(Collected data)
Start of Block
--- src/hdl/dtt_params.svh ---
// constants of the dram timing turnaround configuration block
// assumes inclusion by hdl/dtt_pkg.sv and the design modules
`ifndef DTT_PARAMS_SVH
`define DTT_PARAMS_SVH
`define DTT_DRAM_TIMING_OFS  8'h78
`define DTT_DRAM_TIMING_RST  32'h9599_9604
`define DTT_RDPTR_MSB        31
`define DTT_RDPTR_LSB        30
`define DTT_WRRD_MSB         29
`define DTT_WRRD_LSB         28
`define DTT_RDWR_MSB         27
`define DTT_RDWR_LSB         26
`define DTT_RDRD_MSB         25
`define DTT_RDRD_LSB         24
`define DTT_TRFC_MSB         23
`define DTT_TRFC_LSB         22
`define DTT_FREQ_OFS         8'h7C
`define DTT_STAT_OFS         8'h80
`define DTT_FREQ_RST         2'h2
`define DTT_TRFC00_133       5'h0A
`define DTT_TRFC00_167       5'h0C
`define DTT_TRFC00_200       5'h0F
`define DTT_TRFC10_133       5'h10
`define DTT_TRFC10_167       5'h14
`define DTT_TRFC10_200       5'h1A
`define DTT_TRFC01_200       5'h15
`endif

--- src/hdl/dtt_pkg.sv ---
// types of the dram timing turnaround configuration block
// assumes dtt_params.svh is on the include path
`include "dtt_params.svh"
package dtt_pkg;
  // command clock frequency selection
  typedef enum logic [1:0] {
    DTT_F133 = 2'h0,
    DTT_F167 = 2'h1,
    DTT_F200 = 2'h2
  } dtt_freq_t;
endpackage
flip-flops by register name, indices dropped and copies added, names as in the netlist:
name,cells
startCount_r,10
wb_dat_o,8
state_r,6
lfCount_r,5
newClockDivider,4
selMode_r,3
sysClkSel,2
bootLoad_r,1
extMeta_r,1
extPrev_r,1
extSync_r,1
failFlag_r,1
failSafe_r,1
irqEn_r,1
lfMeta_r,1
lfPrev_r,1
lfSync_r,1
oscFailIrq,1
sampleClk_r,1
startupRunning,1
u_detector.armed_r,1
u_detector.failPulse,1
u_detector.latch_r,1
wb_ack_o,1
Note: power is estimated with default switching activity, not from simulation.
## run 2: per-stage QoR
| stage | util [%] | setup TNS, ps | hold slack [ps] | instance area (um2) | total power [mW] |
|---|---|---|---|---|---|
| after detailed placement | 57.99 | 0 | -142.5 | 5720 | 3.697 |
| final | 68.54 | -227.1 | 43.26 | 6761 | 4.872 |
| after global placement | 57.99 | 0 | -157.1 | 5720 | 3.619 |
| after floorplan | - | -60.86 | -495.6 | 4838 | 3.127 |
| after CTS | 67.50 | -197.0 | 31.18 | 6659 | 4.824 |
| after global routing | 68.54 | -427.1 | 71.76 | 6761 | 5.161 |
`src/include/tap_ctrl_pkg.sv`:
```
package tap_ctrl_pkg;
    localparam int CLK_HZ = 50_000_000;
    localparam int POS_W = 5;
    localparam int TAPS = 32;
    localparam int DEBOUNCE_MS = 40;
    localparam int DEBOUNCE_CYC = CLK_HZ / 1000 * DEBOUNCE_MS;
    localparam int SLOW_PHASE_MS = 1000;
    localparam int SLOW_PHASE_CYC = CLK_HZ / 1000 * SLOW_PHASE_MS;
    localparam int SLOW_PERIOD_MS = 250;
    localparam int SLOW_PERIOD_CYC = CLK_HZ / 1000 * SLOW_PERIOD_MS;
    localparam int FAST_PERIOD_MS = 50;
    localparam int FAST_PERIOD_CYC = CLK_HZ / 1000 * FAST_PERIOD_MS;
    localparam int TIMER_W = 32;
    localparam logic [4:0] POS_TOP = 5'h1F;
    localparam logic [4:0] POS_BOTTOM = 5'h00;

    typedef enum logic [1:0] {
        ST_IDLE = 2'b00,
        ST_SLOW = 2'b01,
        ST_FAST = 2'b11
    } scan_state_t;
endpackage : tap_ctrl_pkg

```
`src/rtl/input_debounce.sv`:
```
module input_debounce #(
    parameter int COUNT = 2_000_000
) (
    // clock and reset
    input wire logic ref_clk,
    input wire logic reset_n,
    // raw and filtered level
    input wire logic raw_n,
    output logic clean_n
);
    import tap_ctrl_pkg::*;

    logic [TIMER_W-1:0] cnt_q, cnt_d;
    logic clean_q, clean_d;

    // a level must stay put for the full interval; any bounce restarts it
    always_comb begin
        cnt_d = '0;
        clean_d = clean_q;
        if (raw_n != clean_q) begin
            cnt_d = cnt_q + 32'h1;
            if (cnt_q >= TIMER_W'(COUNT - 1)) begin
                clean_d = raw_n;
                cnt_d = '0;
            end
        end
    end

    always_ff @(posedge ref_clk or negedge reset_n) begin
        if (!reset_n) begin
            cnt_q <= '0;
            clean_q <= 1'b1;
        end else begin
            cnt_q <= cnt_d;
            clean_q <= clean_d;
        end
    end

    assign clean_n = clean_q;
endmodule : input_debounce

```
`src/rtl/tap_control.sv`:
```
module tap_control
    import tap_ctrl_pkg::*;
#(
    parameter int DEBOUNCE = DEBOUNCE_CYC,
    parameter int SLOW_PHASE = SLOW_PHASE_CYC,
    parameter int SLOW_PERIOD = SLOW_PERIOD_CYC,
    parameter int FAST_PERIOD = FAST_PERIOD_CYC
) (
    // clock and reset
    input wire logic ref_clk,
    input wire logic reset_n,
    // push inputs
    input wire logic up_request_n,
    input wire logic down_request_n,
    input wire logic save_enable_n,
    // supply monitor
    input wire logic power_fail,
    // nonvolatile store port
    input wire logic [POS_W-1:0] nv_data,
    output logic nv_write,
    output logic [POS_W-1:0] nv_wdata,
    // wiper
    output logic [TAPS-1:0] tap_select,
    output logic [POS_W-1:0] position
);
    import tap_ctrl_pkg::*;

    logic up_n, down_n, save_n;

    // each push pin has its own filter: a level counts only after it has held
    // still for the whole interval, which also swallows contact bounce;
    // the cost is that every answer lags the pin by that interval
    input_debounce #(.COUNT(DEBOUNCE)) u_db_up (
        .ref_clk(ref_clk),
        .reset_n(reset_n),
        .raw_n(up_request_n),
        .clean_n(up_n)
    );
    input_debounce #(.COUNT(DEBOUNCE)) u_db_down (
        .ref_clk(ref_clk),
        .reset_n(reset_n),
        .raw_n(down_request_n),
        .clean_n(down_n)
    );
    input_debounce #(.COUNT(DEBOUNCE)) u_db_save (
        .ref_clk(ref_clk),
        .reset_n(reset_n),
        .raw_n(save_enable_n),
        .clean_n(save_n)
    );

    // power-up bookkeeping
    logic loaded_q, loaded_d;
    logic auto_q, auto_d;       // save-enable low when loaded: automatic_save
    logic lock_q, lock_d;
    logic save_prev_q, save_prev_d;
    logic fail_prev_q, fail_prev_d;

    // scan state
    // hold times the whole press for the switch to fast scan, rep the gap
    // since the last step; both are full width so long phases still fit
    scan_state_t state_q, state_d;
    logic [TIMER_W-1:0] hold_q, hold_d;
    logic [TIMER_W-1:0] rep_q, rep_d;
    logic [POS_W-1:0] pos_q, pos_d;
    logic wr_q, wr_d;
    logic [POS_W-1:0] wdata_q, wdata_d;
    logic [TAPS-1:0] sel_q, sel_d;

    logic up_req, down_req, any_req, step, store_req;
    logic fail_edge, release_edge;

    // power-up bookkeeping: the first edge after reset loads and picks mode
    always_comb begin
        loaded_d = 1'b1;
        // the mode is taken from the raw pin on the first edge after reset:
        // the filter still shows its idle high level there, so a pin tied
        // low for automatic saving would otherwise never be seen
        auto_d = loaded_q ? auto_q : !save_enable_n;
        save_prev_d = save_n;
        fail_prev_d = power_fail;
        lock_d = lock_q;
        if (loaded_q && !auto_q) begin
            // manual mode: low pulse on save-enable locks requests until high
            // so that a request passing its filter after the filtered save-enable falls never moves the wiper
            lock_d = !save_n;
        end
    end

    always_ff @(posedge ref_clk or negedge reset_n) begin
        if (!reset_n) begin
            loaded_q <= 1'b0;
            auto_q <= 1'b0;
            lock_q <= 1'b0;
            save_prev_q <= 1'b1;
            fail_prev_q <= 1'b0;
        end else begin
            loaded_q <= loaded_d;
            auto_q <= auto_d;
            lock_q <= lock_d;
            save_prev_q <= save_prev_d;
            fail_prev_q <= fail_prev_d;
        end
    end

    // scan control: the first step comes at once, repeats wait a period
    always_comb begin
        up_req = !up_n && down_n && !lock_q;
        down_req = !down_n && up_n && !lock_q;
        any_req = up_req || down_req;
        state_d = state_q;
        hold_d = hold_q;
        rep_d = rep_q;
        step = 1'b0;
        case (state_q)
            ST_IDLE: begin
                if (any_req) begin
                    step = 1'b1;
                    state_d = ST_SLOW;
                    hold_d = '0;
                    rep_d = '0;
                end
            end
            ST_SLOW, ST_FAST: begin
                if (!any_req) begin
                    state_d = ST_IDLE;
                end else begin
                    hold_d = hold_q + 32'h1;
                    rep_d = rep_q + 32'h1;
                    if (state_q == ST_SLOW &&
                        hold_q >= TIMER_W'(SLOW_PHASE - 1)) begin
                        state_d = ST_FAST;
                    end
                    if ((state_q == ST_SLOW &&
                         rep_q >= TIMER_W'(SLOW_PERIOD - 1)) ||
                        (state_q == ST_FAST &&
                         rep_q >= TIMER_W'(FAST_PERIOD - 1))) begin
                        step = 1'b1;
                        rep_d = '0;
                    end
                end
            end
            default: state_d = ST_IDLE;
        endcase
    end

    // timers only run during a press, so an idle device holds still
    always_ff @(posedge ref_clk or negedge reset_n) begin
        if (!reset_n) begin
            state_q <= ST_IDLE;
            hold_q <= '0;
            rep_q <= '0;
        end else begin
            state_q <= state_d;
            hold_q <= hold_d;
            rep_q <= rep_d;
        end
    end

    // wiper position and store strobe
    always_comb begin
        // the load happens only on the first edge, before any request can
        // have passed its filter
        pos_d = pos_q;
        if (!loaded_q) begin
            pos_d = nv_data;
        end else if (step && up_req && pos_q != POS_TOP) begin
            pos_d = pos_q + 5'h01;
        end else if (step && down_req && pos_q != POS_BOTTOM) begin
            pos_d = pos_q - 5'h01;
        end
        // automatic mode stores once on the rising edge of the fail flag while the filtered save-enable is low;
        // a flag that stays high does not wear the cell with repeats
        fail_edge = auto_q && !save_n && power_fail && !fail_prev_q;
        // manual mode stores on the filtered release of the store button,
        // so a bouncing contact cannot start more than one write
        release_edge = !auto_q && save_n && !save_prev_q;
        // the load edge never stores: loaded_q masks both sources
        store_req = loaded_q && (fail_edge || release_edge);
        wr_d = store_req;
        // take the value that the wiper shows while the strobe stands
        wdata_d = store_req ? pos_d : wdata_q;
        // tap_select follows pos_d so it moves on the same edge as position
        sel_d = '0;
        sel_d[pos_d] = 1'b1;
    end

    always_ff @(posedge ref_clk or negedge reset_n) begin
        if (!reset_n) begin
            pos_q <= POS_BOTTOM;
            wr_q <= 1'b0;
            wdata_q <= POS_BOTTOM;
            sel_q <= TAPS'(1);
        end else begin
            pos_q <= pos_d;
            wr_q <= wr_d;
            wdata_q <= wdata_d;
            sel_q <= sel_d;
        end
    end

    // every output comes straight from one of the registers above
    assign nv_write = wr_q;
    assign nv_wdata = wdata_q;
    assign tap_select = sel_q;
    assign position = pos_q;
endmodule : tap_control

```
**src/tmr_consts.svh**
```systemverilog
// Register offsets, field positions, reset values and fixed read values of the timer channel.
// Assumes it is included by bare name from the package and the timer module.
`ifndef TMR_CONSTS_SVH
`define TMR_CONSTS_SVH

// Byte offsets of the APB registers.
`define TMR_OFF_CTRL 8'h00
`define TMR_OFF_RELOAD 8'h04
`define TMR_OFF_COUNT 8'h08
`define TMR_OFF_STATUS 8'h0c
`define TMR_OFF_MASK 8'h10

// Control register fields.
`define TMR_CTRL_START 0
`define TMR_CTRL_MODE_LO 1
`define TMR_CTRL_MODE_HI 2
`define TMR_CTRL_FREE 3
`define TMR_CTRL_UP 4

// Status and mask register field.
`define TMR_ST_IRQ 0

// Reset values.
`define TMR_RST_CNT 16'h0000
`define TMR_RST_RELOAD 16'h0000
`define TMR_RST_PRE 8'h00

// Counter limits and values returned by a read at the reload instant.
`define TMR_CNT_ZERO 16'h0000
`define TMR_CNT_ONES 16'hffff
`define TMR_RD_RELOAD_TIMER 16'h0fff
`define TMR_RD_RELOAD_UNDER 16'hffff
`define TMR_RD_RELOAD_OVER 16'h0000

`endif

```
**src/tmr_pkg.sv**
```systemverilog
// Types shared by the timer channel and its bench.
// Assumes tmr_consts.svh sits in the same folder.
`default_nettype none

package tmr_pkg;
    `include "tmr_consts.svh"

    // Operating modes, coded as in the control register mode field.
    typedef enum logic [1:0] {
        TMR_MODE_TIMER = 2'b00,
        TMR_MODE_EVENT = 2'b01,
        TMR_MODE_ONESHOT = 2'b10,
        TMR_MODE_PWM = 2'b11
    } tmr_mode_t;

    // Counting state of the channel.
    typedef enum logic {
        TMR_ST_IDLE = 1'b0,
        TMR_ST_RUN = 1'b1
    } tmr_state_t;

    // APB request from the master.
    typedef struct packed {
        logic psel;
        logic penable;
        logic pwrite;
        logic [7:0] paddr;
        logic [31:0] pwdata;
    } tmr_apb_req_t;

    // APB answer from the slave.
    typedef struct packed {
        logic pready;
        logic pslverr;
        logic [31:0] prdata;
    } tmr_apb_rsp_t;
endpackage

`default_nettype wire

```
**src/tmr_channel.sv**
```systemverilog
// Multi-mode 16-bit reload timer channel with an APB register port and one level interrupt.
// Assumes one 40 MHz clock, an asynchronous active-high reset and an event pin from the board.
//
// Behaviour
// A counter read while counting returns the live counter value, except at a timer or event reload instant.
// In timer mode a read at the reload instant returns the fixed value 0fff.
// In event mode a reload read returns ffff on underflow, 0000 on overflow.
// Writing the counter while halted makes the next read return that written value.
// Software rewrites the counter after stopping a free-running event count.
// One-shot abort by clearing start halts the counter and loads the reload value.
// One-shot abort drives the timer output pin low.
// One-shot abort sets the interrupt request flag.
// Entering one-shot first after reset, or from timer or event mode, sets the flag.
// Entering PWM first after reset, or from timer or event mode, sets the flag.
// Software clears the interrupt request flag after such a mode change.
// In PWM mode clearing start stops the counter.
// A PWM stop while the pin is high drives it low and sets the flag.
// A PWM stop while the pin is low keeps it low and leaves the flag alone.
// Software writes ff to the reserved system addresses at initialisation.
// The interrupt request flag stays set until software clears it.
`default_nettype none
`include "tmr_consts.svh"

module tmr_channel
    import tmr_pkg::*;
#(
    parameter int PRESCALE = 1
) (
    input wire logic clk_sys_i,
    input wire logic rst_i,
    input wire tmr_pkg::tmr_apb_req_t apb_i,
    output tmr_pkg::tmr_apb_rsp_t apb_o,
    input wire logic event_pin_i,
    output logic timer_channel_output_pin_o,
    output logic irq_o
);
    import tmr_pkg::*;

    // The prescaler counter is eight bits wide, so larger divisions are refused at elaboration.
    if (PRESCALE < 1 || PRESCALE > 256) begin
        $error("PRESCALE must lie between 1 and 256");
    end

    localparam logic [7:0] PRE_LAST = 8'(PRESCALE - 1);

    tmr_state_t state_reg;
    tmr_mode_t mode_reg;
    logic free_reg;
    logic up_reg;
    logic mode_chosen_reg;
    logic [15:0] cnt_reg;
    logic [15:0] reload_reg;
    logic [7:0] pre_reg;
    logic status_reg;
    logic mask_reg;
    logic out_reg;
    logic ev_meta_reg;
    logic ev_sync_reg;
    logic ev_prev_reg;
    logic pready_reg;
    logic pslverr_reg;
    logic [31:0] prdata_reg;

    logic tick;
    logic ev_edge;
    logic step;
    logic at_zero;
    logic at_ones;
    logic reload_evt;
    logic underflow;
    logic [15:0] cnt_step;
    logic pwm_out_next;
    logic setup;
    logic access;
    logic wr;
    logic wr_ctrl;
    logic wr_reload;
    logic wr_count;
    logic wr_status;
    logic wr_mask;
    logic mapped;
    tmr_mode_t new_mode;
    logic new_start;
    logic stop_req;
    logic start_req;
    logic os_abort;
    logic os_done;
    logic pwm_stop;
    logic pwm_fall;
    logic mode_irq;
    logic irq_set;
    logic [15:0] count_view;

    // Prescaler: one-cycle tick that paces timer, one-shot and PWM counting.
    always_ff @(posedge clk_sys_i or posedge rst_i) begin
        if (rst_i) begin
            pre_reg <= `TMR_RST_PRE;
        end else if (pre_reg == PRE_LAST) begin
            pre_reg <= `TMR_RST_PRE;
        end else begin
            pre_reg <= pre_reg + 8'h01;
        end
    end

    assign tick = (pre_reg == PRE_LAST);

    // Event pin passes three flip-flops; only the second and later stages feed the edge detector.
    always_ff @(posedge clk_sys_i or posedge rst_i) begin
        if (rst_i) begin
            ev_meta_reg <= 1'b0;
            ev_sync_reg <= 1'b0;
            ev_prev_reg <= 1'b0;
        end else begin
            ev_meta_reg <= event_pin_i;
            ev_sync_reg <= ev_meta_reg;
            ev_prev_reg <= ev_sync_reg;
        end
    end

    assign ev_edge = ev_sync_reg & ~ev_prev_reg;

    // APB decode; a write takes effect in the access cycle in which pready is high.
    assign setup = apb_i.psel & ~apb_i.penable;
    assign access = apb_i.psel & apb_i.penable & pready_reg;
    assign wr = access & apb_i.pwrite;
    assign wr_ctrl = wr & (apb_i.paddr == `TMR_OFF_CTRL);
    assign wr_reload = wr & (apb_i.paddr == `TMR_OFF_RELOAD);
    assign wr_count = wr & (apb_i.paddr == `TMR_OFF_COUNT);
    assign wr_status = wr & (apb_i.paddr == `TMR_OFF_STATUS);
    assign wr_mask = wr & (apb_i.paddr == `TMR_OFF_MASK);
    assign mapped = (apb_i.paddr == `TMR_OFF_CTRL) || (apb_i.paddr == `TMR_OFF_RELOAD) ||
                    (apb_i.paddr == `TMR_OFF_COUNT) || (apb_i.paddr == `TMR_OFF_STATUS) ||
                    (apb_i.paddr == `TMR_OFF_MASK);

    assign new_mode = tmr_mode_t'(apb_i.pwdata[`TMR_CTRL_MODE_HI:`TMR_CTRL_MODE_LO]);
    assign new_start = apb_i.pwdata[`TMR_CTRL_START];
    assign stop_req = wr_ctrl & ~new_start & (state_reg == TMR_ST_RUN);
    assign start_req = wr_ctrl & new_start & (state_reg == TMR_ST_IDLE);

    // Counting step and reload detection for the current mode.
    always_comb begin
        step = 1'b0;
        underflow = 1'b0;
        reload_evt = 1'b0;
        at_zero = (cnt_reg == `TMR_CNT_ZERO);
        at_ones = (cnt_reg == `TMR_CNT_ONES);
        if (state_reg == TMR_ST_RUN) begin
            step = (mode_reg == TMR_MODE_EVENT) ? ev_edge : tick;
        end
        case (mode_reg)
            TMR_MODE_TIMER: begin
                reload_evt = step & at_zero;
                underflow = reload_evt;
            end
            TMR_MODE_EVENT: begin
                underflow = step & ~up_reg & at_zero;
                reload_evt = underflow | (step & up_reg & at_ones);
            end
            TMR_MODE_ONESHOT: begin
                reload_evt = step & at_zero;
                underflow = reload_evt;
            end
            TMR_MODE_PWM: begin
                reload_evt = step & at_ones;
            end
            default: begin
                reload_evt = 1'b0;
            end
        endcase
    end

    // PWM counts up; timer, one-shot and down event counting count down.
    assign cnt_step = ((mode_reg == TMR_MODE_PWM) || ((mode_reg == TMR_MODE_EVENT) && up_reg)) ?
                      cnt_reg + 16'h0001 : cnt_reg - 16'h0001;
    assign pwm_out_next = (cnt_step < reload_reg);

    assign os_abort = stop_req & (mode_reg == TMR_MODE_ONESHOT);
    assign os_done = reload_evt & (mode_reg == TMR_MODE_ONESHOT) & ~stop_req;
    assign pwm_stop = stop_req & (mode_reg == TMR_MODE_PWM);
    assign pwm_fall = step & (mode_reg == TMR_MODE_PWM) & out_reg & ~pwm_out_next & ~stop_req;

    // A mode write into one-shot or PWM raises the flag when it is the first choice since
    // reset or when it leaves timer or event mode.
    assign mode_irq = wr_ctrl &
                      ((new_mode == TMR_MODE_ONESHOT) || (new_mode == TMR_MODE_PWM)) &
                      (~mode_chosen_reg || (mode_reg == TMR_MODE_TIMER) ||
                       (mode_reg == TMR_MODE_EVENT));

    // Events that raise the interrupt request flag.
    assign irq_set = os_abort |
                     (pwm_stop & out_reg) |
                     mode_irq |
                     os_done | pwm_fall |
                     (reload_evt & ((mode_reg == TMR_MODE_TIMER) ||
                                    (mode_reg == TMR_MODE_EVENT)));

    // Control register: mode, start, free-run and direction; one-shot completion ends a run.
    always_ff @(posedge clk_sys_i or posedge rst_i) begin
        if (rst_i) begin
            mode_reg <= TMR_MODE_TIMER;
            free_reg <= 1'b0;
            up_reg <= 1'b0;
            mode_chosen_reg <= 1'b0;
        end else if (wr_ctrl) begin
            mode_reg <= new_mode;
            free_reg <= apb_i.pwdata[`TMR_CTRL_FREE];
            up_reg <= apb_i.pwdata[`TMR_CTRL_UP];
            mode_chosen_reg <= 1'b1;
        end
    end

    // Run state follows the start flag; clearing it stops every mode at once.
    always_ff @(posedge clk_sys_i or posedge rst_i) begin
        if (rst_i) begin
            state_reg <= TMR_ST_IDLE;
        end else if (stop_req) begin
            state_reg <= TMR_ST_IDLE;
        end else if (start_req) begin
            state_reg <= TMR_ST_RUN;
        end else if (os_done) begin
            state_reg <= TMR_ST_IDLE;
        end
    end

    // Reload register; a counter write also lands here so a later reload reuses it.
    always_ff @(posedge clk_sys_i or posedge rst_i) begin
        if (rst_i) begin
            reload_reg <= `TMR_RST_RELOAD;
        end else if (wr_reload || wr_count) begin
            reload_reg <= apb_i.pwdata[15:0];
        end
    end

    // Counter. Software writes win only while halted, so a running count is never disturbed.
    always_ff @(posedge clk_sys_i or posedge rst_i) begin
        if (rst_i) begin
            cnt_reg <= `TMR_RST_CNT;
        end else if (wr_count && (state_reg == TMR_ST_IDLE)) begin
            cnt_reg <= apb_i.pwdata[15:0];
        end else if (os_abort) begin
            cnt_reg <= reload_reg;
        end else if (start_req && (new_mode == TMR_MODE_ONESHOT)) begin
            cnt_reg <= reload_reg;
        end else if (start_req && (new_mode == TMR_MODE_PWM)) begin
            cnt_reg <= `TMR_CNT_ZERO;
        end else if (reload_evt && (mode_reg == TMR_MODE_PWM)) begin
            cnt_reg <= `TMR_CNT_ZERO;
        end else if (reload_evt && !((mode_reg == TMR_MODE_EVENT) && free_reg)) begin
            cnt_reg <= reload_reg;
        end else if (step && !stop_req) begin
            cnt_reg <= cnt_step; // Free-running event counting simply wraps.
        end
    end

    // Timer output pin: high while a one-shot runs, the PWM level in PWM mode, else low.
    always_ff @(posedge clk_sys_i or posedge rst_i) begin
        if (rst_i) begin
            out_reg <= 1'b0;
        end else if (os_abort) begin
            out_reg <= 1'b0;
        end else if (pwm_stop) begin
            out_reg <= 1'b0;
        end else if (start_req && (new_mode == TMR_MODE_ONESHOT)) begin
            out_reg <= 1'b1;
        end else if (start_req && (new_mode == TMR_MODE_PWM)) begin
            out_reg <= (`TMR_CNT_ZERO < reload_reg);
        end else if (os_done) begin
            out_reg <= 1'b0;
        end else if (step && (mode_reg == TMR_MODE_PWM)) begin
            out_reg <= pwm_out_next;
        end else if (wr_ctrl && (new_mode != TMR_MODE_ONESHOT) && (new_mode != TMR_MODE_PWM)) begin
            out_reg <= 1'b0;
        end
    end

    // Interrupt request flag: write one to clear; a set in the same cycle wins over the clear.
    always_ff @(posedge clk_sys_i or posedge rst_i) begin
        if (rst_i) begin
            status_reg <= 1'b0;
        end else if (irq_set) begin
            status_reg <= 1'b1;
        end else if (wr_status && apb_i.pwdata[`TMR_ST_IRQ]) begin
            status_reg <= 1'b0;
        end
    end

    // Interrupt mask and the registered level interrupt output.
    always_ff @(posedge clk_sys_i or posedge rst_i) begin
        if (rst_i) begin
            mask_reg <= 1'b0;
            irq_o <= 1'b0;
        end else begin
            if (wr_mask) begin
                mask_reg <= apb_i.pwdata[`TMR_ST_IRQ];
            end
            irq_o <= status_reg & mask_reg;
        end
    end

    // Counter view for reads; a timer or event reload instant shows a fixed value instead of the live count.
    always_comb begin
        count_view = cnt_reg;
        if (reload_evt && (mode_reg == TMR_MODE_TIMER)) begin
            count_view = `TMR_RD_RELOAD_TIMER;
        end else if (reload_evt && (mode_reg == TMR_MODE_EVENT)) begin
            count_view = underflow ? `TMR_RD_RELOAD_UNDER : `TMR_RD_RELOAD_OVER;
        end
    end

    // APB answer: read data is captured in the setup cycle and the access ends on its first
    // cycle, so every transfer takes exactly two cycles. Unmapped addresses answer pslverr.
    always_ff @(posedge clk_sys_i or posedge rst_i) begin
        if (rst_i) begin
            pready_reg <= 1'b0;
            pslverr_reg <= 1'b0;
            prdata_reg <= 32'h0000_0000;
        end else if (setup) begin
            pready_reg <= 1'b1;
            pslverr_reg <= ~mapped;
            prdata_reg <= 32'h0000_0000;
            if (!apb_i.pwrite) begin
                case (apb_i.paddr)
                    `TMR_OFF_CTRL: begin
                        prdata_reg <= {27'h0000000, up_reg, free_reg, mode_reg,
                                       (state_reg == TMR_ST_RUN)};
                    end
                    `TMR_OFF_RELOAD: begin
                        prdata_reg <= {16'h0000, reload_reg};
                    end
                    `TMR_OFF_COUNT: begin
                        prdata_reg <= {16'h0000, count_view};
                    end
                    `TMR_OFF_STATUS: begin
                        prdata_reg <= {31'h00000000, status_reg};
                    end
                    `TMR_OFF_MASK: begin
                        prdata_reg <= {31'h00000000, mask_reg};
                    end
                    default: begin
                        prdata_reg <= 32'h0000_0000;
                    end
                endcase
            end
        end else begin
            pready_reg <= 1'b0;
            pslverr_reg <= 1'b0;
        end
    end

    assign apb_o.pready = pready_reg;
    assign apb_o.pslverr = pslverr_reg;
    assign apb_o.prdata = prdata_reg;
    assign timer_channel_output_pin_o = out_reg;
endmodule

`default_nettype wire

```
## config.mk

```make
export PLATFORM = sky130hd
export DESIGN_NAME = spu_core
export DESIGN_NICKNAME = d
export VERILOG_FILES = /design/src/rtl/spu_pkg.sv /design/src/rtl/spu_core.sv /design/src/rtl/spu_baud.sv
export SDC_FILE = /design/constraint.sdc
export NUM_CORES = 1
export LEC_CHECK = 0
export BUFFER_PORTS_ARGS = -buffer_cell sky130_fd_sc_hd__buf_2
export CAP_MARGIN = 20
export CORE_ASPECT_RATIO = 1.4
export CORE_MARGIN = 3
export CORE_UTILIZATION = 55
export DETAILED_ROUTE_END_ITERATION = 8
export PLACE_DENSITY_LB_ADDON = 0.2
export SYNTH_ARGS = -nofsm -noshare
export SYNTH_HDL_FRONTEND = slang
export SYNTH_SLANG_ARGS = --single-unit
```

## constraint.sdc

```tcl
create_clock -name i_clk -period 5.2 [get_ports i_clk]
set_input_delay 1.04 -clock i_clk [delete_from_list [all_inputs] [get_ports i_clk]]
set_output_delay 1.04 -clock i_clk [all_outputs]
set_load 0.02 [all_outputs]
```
End of Block
Your task - Above are some records; copy each line there that contains "until".

Answer section -
            // manual mode: low pulse on save-enable locks requests until high
// The interrupt request flag stays set until software clears it.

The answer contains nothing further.